JDK-7199818 : javax.security.auth.login.Configuration hard refs a class loader
  • Type: Bug
  • Component: security-libs
  • Sub-Component: java.security
  • Affected Version: 7
  • Priority: P4
  • Status: Closed
  • Resolution: Duplicate
  • OS: windows_7
  • CPU: x86
  • Submitted: 2012-09-20
  • Updated: 2013-06-13
  • Resolved: 2013-06-13
Description
FULL PRODUCT VERSION :
java version "1.7.0_07"
Java(TM) SE Runtime Environment (build 1.7.0_07-b10)
Java HotSpot(TM) 64-Bit Server VM (build 23.3-b01, mixed mode)

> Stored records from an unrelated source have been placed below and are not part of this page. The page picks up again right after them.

`config.mk`:
```
export PLATFORM = sky130hd
export DESIGN_NAME = spc_port_cfg
export DESIGN_NICKNAME = d
export VERILOG_FILES = /design/src/rtl/spc_pkg.sv /design/src/rtl/spc_coll.sv /design/src/rtl/spc_port_cfg.sv
export SDC_FILE = /design/constraint.sdc
export NUM_CORES = 1
export LEC_CHECK = 0
export ABC_AREA = 1
export BUFFER_PORTS_ARGS = -buffer_cell sky130_fd_sc_hd__buf_2
export CORE_ASPECT_RATIO = 0.7
export CORE_UTILIZATION = 60
export CTS_CLUSTER_SIZE = 12
export DETAILED_ROUTE_END_ITERATION = 8
export PLACE_DENSITY = 0.85
export SLEW_MARGIN = 40
export SYNTH_ARGS = -nofsm -noshare
export SYNTH_HDL_FRONTEND = slang
export SYNTH_SLANG_ARGS = --single-unit
export TNS_END_PERCENT = 50
```
`constraint.sdc`:
```
create_clock -name mclk -period 8.4 [get_ports mclk]
set_clock_uncertainty 0.05 [all_clocks]
set_input_delay 1.68 -clock mclk [delete_from_list [all_inputs] [get_ports mclk]]
set_output_delay 1.68 -clock mclk [all_outputs]
set_load 0.01 [all_outputs]
```
`src/rtl/spc_pkg.sv`:
```
// Package of constants and carrier types for the switch port MAC settings block
// Summary of operation
// Auto speed advertises only the selected speeds
// Empty speed selection advertises all supported speeds
// Auto speed advertises configured pause capability
// Fixed speed applies configured pause directly
// Status shows whether received pause is obeyed
// Status shows whether pause frames are sent
// Auto mode pause follows last negotiation result
// Priority flow control pauses only selected priorities
// Priority flow control never advertised or negotiated
// Priority and ordinary pause never both active
// Maximum frame length 1518 to 10056, FCS included
// Default mode drops frame after 16 collisions
// Oversize received frames dropped and counted; the code forwards bytes up to the first one past the limit
package spc_pkg;

  ////////////////////////////////////////////////////////////////////////////
  // Widths
  localparam int SPC_AW        = 4;
  localparam int SPC_DW        = 32;
  localparam int SPC_SPD_W     = 6;
  localparam int SPC_PRIO_W    = 8;
  localparam int SPC_LEN_W     = 14;
  localparam int SPC_CNT_W     = 16;

  ////////////////////////////////////////////////////////////////////////////
  // Register offsets (byte addresses)
  localparam logic [SPC_AW-1:0] SPC_OFS_CTRL    = 4'h0;
  localparam logic [SPC_AW-1:0] SPC_OFS_ADV_SPD = 4'h4;
  localparam logic [SPC_AW-1:0] SPC_OFS_PRIO    = 4'h8;
  localparam logic [SPC_AW-1:0] SPC_OFS_MAXLEN  = 4'hc;
  localparam logic [SPC_AW-1:0] SPC_OFS_STATUS  = 4'h1;

  ////////////////////////////////////////////////////////////////////////////
  // Control register fields
  localparam int SPC_CTRL_AUTO  = 0;
  localparam int SPC_CTRL_FC    = 1;
  localparam int SPC_CTRL_PFC   = 2;
  localparam int SPC_CTRL_COLL  = 3;

  // Status register fields (read at the status word)
  localparam int SPC_ST_RX      = 0;
  localparam int SPC_ST_TX      = 1;
  localparam int SPC_ST_PFC     = 2;
  localparam int SPC_ST_AN      = 3;
  localparam int SPC_ST_OVR_LSB = 16;

  ////////////////////////////////////////////////////////////////////////////
  // Reset values and limits
  localparam logic [SPC_SPD_W-1:0] SPC_SPD_ALL    = 6'h3f;
  localparam logic [SPC_LEN_W-1:0] SPC_LEN_MIN    = 14'd1518;
  localparam logic [SPC_LEN_W-1:0] SPC_LEN_MAX    = 14'd10056;
  localparam logic [4:0]           SPC_COLL_LIMIT = 5'h10;

  ////////////////////////////////////////////////////////////////////////////
  // Carriers
  typedef struct packed {
    logic [7:0] data;
    logic       last;
  } spc_beat_t;

  typedef struct packed {
    logic auto_spd;
    logic fc_en;
    logic pfc_en;
    logic coll_retry;
  } spc_ctrl_t;

  typedef enum logic [1:0] {
    SPC_RX_IDLE = 2'b00,
    SPC_RX_PASS = 2'b01,
    SPC_RX_DROP = 2'b10
  } spc_rx_state_t;

endpackage

```
`src/rtl/spc_coll.sv`:
```
// Collision counter that abandons a half-duplex frame after the collision limit
`timescale 1ns/1ns
module spc_coll
  import spc_pkg::*;
#(
  parameter logic [4:0] LIMIT = SPC_COLL_LIMIT
) (
  // Clock and reset
  input  wire logic       mclk,
  input  wire logic       rst,
  // Transmit attempt
  input  wire logic       tx_start,
  input  wire logic       tx_col,
  input  wire logic       retry_mode,
  // Result
  output logic            tx_abandon,
  output logic [4:0]      col_cnt
);

  logic [4:0] cnt_reg;
  logic       abandon_reg;
  logic       hit_next;

  // The limit counts the collision just seen, so the 16th one abandons
  assign hit_next = tx_col && !retry_mode && (cnt_reg + 5'h01 == LIMIT);

  always_ff @(posedge mclk or posedge rst) begin
    if (rst) begin
      cnt_reg <= 5'h00;
    end else if (tx_start || hit_next) begin
      cnt_reg <= 5'h00;
    end else if (tx_col && cnt_reg != LIMIT) begin
      cnt_reg <= cnt_reg + 5'h01;
    end
  end

  always_ff @(posedge mclk or posedge rst) begin
    if (rst) begin
      abandon_reg <= 1'b0;
    end else begin
      abandon_reg <= hit_next;
    end
  end

  assign tx_abandon = abandon_reg;
  assign col_cnt    = cnt_reg;

  property p_coll_drop;
    @(posedge mclk) disable iff (rst)
      (tx_col && !tx_start && !retry_mode && cnt_reg == (LIMIT - 5'h01)) |=> tx_abandon && cnt_reg == 5'h00;
  endproperty
  a_coll_drop: assert property (p_coll_drop) else $error("frame not dropped at 16 collisions");

  property p_coll_early;
    @(posedge mclk) disable iff (rst)
      (cnt_reg < (LIMIT - 5'h01)) |=> !tx_abandon;
  endproperty
  a_coll_early: assert property (p_coll_early) else $error("frame dropped before 16 collisions");

endmodule

```
`src/rtl/spc_port_cfg.sv`:
```
// Per-port MAC settings: advertisement, pause resolution, frame length and collisions
`timescale 1ns/1ns
module spc_port_cfg
  import spc_pkg::*;
#(
  parameter logic [SPC_SPD_W-1:0] SUPPORTED = SPC_SPD_ALL
) (
  // Clock and reset
  input  wire logic                  mclk,
  input  wire logic                  rst,
  // Register port
  input  wire logic [SPC_AW-1:0]     reg_addr,
  input  wire logic [SPC_DW-1:0]     reg_wdata,
  input  wire logic                  reg_wr,
  input  wire logic                  reg_rd,
  output logic [SPC_DW-1:0]          reg_rdata,
  // Auto-negotiation
  output logic [SPC_SPD_W-1:0]       adv_speed,
  output logic                       adv_pause,
  input  wire logic                  an_done,
  input  wire logic                  lp_pause,
  // Active flow control
  output logic                       pause_rx_en,
  output logic                       pause_tx_en,
  output logic [SPC_PRIO_W-1:0]      pfc_prio_en,
  // Receive stream
  input  wire logic                  rx_valid,
  input  wire spc_beat_t             rx_beat,
  output logic                       fwd_valid,
  output spc_beat_t                  fwd_beat,
  output logic                       rx_oversize,
  // Transmit collisions
  input  wire logic                  tx_start,
  input  wire logic                  tx_col,
  output logic                       tx_abandon
);

  ////////////////////////////////////////////////////////////////////////////
  // Register storage
  spc_ctrl_t                ctrl_reg;
  logic [SPC_SPD_W-1:0]     adv_spd_reg;
  logic [SPC_PRIO_W-1:0]    prio_reg;
  logic [SPC_LEN_W-1:0]     maxlen_reg;
  logic [SPC_DW-1:0]        rdata_reg;
  logic                     an_ok_reg;
  logic                     an_rx_reg;
  logic                     an_tx_reg;
  logic [SPC_CNT_W-1:0]     ovr_cnt_reg;
  logic [SPC_LEN_W-1:0]     wlen;
  logic [SPC_LEN_W-1:0]     clamp_len;

  function automatic logic hit(input logic [SPC_AW-1:0] a, input logic [SPC_AW-1:0] ofs);
    hit = (a == ofs);
  endfunction

  // Out-of-range lengths are pinned to the nearest legal bound
  assign wlen      = reg_wdata[SPC_LEN_W-1:0];
  assign clamp_len = (reg_wdata[SPC_DW-1:SPC_LEN_W] != '0 || wlen > SPC_LEN_MAX) ? SPC_LEN_MAX :
                     (wlen < SPC_LEN_MIN) ? SPC_LEN_MIN : wlen;

  always_ff @(posedge mclk or posedge rst) begin
    if (rst) begin
      ctrl_reg <= '{auto_spd: 1'b1, fc_en: 1'b0, pfc_en: 1'b0, coll_retry: 1'b0};
    end else if (reg_wr && hit(reg_addr, SPC_OFS_CTRL)) begin
      ctrl_reg.auto_spd   <= reg_wdata[SPC_CTRL_AUTO];
      ctrl_reg.fc_en      <= reg_wdata[SPC_CTRL_FC];
      ctrl_reg.pfc_en     <= reg_wdata[SPC_CTRL_PFC];
      ctrl_reg.coll_retry <= reg_wdata[SPC_CTRL_COLL];
    end
  end

  always_ff @(posedge mclk or posedge rst) begin
    if (rst) begin
      adv_spd_reg <= '0;
    end else if (reg_wr && hit(reg_addr, SPC_OFS_ADV_SPD)) begin
      adv_spd_reg <= reg_wdata[SPC_SPD_W-1:0];
    end
  end

  always_ff @(posedge mclk or posedge rst) begin
    if (rst) begin
      prio_reg <= '0;
    end else if (reg_wr && hit(reg_addr, SPC_OFS_PRIO)) begin
      prio_reg <= reg_wdata[SPC_PRIO_W-1:0];
    end
  end

  always_ff @(posedge mclk or posedge rst) begin
    if (rst) begin
      maxlen_reg <= SPC_LEN_MIN;
    end else if (reg_wr && hit(reg_addr, SPC_OFS_MAXLEN)) begin
      maxlen_reg <= clamp_len;
    end
  end

  ////////////////////////////////////////////////////////////////////////////
  // Advertisement
  always_comb begin
    if (!ctrl_reg.auto_spd) begin
      adv_speed = '0;
    end else if (adv_spd_reg == '0) begin
      adv_speed = SUPPORTED;
    end else begin
      adv_speed = adv_spd_reg & SUPPORTED;
    end
  end

  // Priority flow control has no advertisement bit at all
  assign adv_pause = ctrl_reg.auto_spd && ctrl_reg.fc_en; // see

  ////////////////////////////////////////////////////////////////////////////
  // Negotiation result, latched on each completed exchange
  always_ff @(posedge mclk or posedge rst) begin
    if (rst) begin
      an_ok_reg <= 1'b0;
      an_rx_reg <= 1'b0;
      an_tx_reg <= 1'b0;
    end else if (an_done) begin
      an_ok_reg <= 1'b1;
      an_rx_reg <= adv_pause && lp_pause;
      an_tx_reg <= adv_pause && lp_pause;
    end
  end

  // Priority flow control wins, so the two schemes never overlap
  always_comb begin
    if (ctrl_reg.pfc_en) begin
      pause_rx_en = 1'b0;
      pause_tx_en = 1'b0;
    end else if (ctrl_reg.auto_spd) begin
      pause_rx_en = an_ok_reg && an_rx_reg;
      pause_tx_en = an_ok_reg && an_tx_reg;
    end else begin
      pause_rx_en = ctrl_reg.fc_en;
      pause_tx_en = ctrl_reg.fc_en;
    end
  end

  assign pfc_prio_en = ctrl_reg.pfc_en ? prio_reg : '0;

  ////////////////////////////////////////////////////////////////////////////
  // Receive length check
  spc_rx_state_t            rx_state_reg;
  spc_rx_state_t            rx_state_next;
  logic [SPC_LEN_W-1:0]     rx_len_reg;
  logic [SPC_LEN_W-1:0]     rx_len_next;
  logic                     over_now;
  logic                     fwd_valid_reg;
  spc_beat_t                fwd_beat_reg;
  logic                     ovr_reg;

  // Byte count of this beat, saturating just above the top legal length
  assign rx_len_next = (rx_state_reg == SPC_RX_IDLE) ? 14'd1 :
                       (rx_len_reg > SPC_LEN_MAX) ? rx_len_reg : rx_len_reg + 14'd1;
  assign over_now    = rx_valid && (rx_len_next > maxlen_reg);

  always_comb begin
    rx_state_next = rx_state_reg;
    if (rx_valid) begin
      unique case (rx_state_reg)
        SPC_RX_IDLE, SPC_RX_PASS: begin
          if (rx_beat.last) begin
            rx_state_next = SPC_RX_IDLE;
          end else if (over_now) begin
            rx_state_next = SPC_RX_DROP;
          end else begin
            rx_state_next = SPC_RX_PASS;
          end
        end
        SPC_RX_DROP: begin
          if (rx_beat.last) begin
            rx_state_next = SPC_RX_IDLE;
          end
        end
        default: begin
          rx_state_next = SPC_RX_IDLE;
        end
      endcase
    end
  end

  always_ff @(posedge mclk or posedge rst) begin
    if (rst) begin
      rx_state_reg <= SPC_RX_IDLE;
      rx_len_reg   <= '0;
    end else begin
      rx_state_reg <= rx_state_next;
      if (rx_valid) begin
        rx_len_reg <= rx_len_next;
      end
    end
  end

  // The frame is cut at the first byte past the limit; downstream sees an
  // aborted frame whose last beat carries the oversize flag
  always_ff @(posedge mclk or posedge rst) begin
    if (rst) begin
      fwd_valid_reg <= 1'b0;
      fwd_beat_reg  <= '0;
      ovr_reg       <= 1'b0;
    end else begin
      fwd_valid_reg <= 1'b0;
      ovr_reg       <= 1'b0;
      if (rx_valid && rx_state_reg != SPC_RX_DROP) begin
        fwd_valid_reg     <= 1'b1;
        fwd_beat_reg.data <= rx_beat.data;
        fwd_beat_reg.last <= rx_beat.last || over_now;
        ovr_reg           <= over_now;
      end
    end
  end

  always_ff @(posedge mclk or posedge rst) begin
    if (rst) begin
      ovr_cnt_reg <= '0;
    end else if (rx_valid && rx_state_reg != SPC_RX_DROP && over_now && ovr_cnt_reg != '1) begin
      ovr_cnt_reg <= ovr_cnt_reg + 16'h0001;
    end
  end

  assign fwd_valid   = fwd_valid_reg;
  assign fwd_beat    = fwd_beat_reg;
  assign rx_oversize = ovr_reg;

  ////////////////////////////////////////////////////////////////////////////
  // Collision handling
  spc_coll u_coll (
    .mclk       (mclk),
    .rst        (rst),
    .tx_start   (tx_start),
    .tx_col     (tx_col),
    .retry_mode (ctrl_reg.coll_retry),
    .tx_abandon (tx_abandon),
    .col_cnt    ()
  );

  ////////////////////////////////////////////////////////////////////////////
  // Read path
  logic [SPC_DW-1:0] status_word;

  assign status_word = {ovr_cnt_reg, 12'h000, an_ok_reg, ctrl_reg.pfc_en,
                        pause_tx_en, pause_rx_en}; // see

  always_ff @(posedge mclk or posedge rst) begin
    if (rst) begin
      rdata_reg <= '0;
    end else if (reg_rd) begin
      unique case (reg_addr)
        SPC_OFS_CTRL:    rdata_reg <= {28'h0000000, ctrl_reg.coll_retry, ctrl_reg.pfc_en,
                                       ctrl_reg.fc_en, ctrl_reg.auto_spd};
        SPC_OFS_ADV_SPD: rdata_reg <= {26'h0000000, adv_spd_reg};
        SPC_OFS_PRIO:    rdata_reg <= {24'h000000, prio_reg};
        SPC_OFS_MAXLEN:  rdata_reg <= {18'h00000, maxlen_reg};
        SPC_OFS_STATUS:  rdata_reg <= status_word;
        default:         rdata_reg <= '0;
      endcase
    end else begin
      rdata_reg <= '0;
    end
  end

  assign reg_rdata = rdata_reg;

  ////////////////////////////////////////////////////////////////////////////
  // Checks
  property p_adv_sel;
    @(posedge mclk) disable iff (rst)
      (ctrl_reg.auto_spd && adv_spd_reg != '0) |-> (adv_speed == (adv_spd_reg & SUPPORTED));
  endproperty
  a_adv_sel: assert property (p_adv_sel) else $error("advertised speeds differ from selection");

  property p_adv_all;
    @(posedge mclk) disable iff (rst)
      (ctrl_reg.auto_spd && adv_spd_reg == '0) |-> (adv_speed == SUPPORTED);
  endproperty
  a_adv_all: assert property (p_adv_all) else $error("empty selection must advertise all speeds");

  property p_adv_pause;
    @(posedge mclk) disable iff (rst)
      ctrl_reg.auto_spd |-> (adv_pause == ctrl_reg.fc_en);
  endproperty
  a_adv_pause: assert property (p_adv_pause) else $error("advertised pause differs from setting");

  property p_fixed_fc;
    @(posedge mclk) disable iff (rst)
      (!ctrl_reg.auto_spd && !ctrl_reg.pfc_en) |-> (pause_rx_en == ctrl_reg.fc_en && pause_tx_en == ctrl_reg.fc_en);
  endproperty
  a_fixed_fc: assert property (p_fixed_fc) else $error("fixed speed pause not from setting");

  property p_an_result;
    @(posedge mclk) disable iff (rst)
      (an_done && adv_pause && !lp_pause) ##1 (ctrl_reg.auto_spd && !an_done) |-> !pause_rx_en && !pause_tx_en;
  endproperty
  a_an_result: assert property (p_an_result) else $error("pause active against negotiation result");

  property p_exclusive;
    @(posedge mclk) disable iff (rst)
      (pfc_prio_en != '0) |-> !pause_rx_en && !pause_tx_en;
  endproperty
  a_exclusive: assert property (p_exclusive) else $error("priority and ordinary pause both active");

  property p_status;
    @(posedge mclk) disable iff (rst)
      (reg_rd && reg_addr == SPC_OFS_STATUS) |=> (reg_rdata[SPC_ST_RX] == $past(pause_rx_en) &&
                                         reg_rdata[SPC_ST_TX] == $past(pause_tx_en));
  endproperty
  a_status: assert property (p_status) else $error("status does not show active pause"); // see

  property p_maxlen;
    @(posedge mclk) disable iff (rst)
      maxlen_reg >= SPC_LEN_MIN && maxlen_reg <= SPC_LEN_MAX;
  endproperty
  a_maxlen: assert property (p_maxlen) else $error("maximum frame length out of range");

  property p_oversize;
    @(posedge mclk) disable iff (rst)
      (rx_valid && rx_state_reg == SPC_RX_DROP) |=> !fwd_valid;
  endproperty
  a_oversize: assert property (p_oversize) else $error("oversize frame bytes forwarded");

endmodule
```
==> results of run 1 <==
-- report_power, final --
group	internal (mW)	switching, mW
combinational	0.0604	0.116
clock	0.530	0.268
sequential	0.584	0.0313
total	1.17	0.415
-- final cells by class --
cell class / instances / area share
inverters: 120 / 0.0599
repair buffers: 113 / 0.0754
well taps: 128 / 0.0211
clock buffers: 17 / 0.0561
clock inverters: 15 / 0.0307
flip-flops and latches: 113 / 0.375
multi-input cells: 574 / 0.382
-- cell usage after synthesis, types with 2 or more instances --
master / instances
buf_2: 6
nand3_2: 2
and3_1: 2
xnor2_1: 3
nand3b_1: 4
nand3_1: 58
clkbuf_1: 6
or2_2: 3
xor2_1: 22
nor2_2: 4
inv_1: 117
nor2_1: 50
nor3_1: 32
nor2_4: 3
a21oi_1: 33
nor4_1: 2
dfrtp_1: 104
o21ai_2: 5
nand2_4: 2
nand2_1: 259
ha_1: 20
buf_6: 3
nand4_1: 17
buf_4: 4
buf_1: 4
a31oi_1: 2
nand2_2: 4
dfstp_2: 9
o21ai_0: 30
o22ai_1: 8
-- final timing paths --
path | start | endpoint | slack [ps] | depth (start not counted)
hold / removal | fwd_beat[1]$_DFFE_PP0P_ | fwd_beat[1]$_DFFE_PP0P_ | 430 | 2
hold reg to reg | fwd_beat[1]$_DFFE_PP0P_ | fwd_beat[1]$_DFFE_PP0P_ | 430 | 2
max in group asynchronous | rst | adv_spd_reg[2]$_DFFE_PP0P_ | 6040 | 3
min in group asynchronous | rst | u_coll.col_cnt[3]$_DFFE_PP0P_ | 1220 | 2
setup reg to reg | rx_len_reg[0]$_DFFE_PP0P_ | ovr_cnt_reg[1]$_DFFE_PP0P_ | 4770 | 17
setup / recovery | rx_len_reg[0]$_DFFE_PP0P_ | ovr_cnt_reg[1]$_DFFE_PP0P_ | 4770 | 17
-- worst max-delay path, stage by stage (launching register included) --
cell and delay (ps):
dfrtp_1 420, inv_1 100, ha_1 140, nand3_1 70, nor2_1 100, nand3_1 350, nand2_2 380, nand2_1 110
a21oi_1 220, ha_1 280, nand2_1 110, inv_1 80, nand3_1 100, nor2_1 60, nor2_1 220, nand4_2 440
nand2_1 220, nand2_1 70
-- kinds of logic after synthesis --
family                     synth area share
and+or+nand+nor                       0.314
buffers and inverters                0.0923
adders and majority gates            0.0396
AOI/OAI and AO/OA                    0.0695
DFF                                   0.450
xor gates and xnor gates             0.0347
other                              0.000594
-- routing by layer --
layer	routed length [um]	track usage
met5	0	0
met2	7150	0.488
met1	7320	0.431
met4	270	0.110
met3	1310	0.0629
-- metrics by stage --
stage               hold WS [ps]  setup slack [ps]  instance area (um^2)  cells
floorplan                    391              3700                  6320    830
global placement             410              4950                  6920   1048
detailed placement           408              4810                  6920   1048
CTS                          431              4870                  7580   1080
global route                 449              4560                  7580   1080
finish                       428              4770                  7580   1080
==> results.cfg, run 1 <==
[critical_path]
worstPathArrival_ps = 3880
critical_path_class = flip-flop to flip-flop
critPathLaunchType = flip-flop
cp_max_fo = 16
worstSetupEndpointType = flip-flop
crit_required_ps = 8650

[clock_network]
clk_pin_slew_ps = 60
cts.htree.levels = 4
numCtsBuffers = 17
postCtsSetupBuffers = 0
cts_resized = 0
ctsHoldBuffers = 0
worstSkewPairLatency_ps = 420
clock_path_buffers = 2
clkSinkCount = 113
cts_root_buf = clkbuf_16
cts_tree = yes

[finish]
fin_nets = 1013
filler_cell_count = 679
area_growth_syn_to_layout_pct = 20.0
fin_util = 0.762
multi_input_area_um2 = 2900
antenna_cells = 0
largest_reg_flops = 30
regArea_um2 = 2840
final_cell_mix = nand2_1, inv_1, buf_2
layout_commonest_cell = nand2_1
drive_gt1_frac = 0.194

[floorplanning]
die_w_um = 125
io_pins = 115
dieArea_um2 = 10900
coreArea_um2 = 9950
initial_core_util = 0.635
num_rows = 30
die_h_um = 87.8

[pwr]
leakagePower_nw = 4.15
power.density_nw_per_um2 = 210
ir_worst_vdd_uv = 150
totalPowerFinal_mw = 1.59

[sta]
report.final.slew_viol_count = 0
post-route-period-util = 0.432
rsz0062_at_grt = false
fin_crit_ps = 3630
maxSlewHeadroom = 0.443
tns_ps = 0
tightest_slew_ps = 833
setup_violations = 0
hold_viol_final = 0
fmax_mhz = 276

[yosys]
synth_top_area_share = 0.412
synth_area_leader_cell = dfrtp_1
synthFlopType = dfrtp_1
ys_types = 41
syn_area_um2 = 6310
synth.area.top_cells = dfrtp_1, nand2_1, inv_1
synth-edff-count = 0
yosysSeqAreaShare = 0.450
synth_cells = 829
yosys_warnings = 0
ys_ff_latch = 113
synthesis.area_per_instance_um2 = 7.62
synthArstFlopShare = 1.00

[flow_run]
drv_cap = 0

[drt]
drt_iter0_drc = 619
vias = 5939
wl_per_cell_um = 14.9
wirelength_um = 16100
ant_nets = 0
via_per_inst = 5.50
first_pass_iters = 6
remaining_drc_errors = 0

[grt]
grt_overflow = 0
grtUsageTotal = 0.309
grt_max_degree = 82
grt_pass1_wl_um = 26400
grt_antenna_before_repair = 0
grt_pass1_vias = 5403

[placed_design]
dp_hpwl_um = 11000
gp_congestion = 0.916
place.port_buffers = 112

[min_path]
hold_path_class = flip-flop to flip-flop

[outcome]
outcome = finished, final reports clean
(Power assumes the default switching activity.)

Version = GlassFish Server Open Source Edition 3.1.2.2 (build 5)
Command version executed successfully.

ADDITIONAL OS VERSION INFORMATION :
Microsoft Windows [Version 6.1.7601]

A DESCRIPTION OF THE PROBLEM :
Using the javax security from an EAR inside an application server results into having a strong reference to the EAR's class loader.

Undeploying the EAR will leave the EAR in memory due to the strong reference to the EAR's class loader.

STEPS TO FOLLOW TO REPRODUCE THE PROBLEM :
1. Start clean and empty glassfish
2. Take any EAR which uses javax. security, deploy it and invoke a method which really touches javax.security
3. Undeploy the EAR

Inspect the memory (e.g. using VisualVM): The contextClassloader refers to the EAR's class loader.

Classes are not freed.

EXPECTED VERSUS ACTUAL BEHAVIOR :
EXPECTED -
javax security should not have any reference to an EAR class loader
ACTUAL -
javax security has reference to an EAR class loader

REPRODUCIBILITY :
This bug can be reproduced always.

CUSTOMER SUBMITTED WORKAROUND :
3 levels to workaround:

1. restart the application server every time (costs valuable time)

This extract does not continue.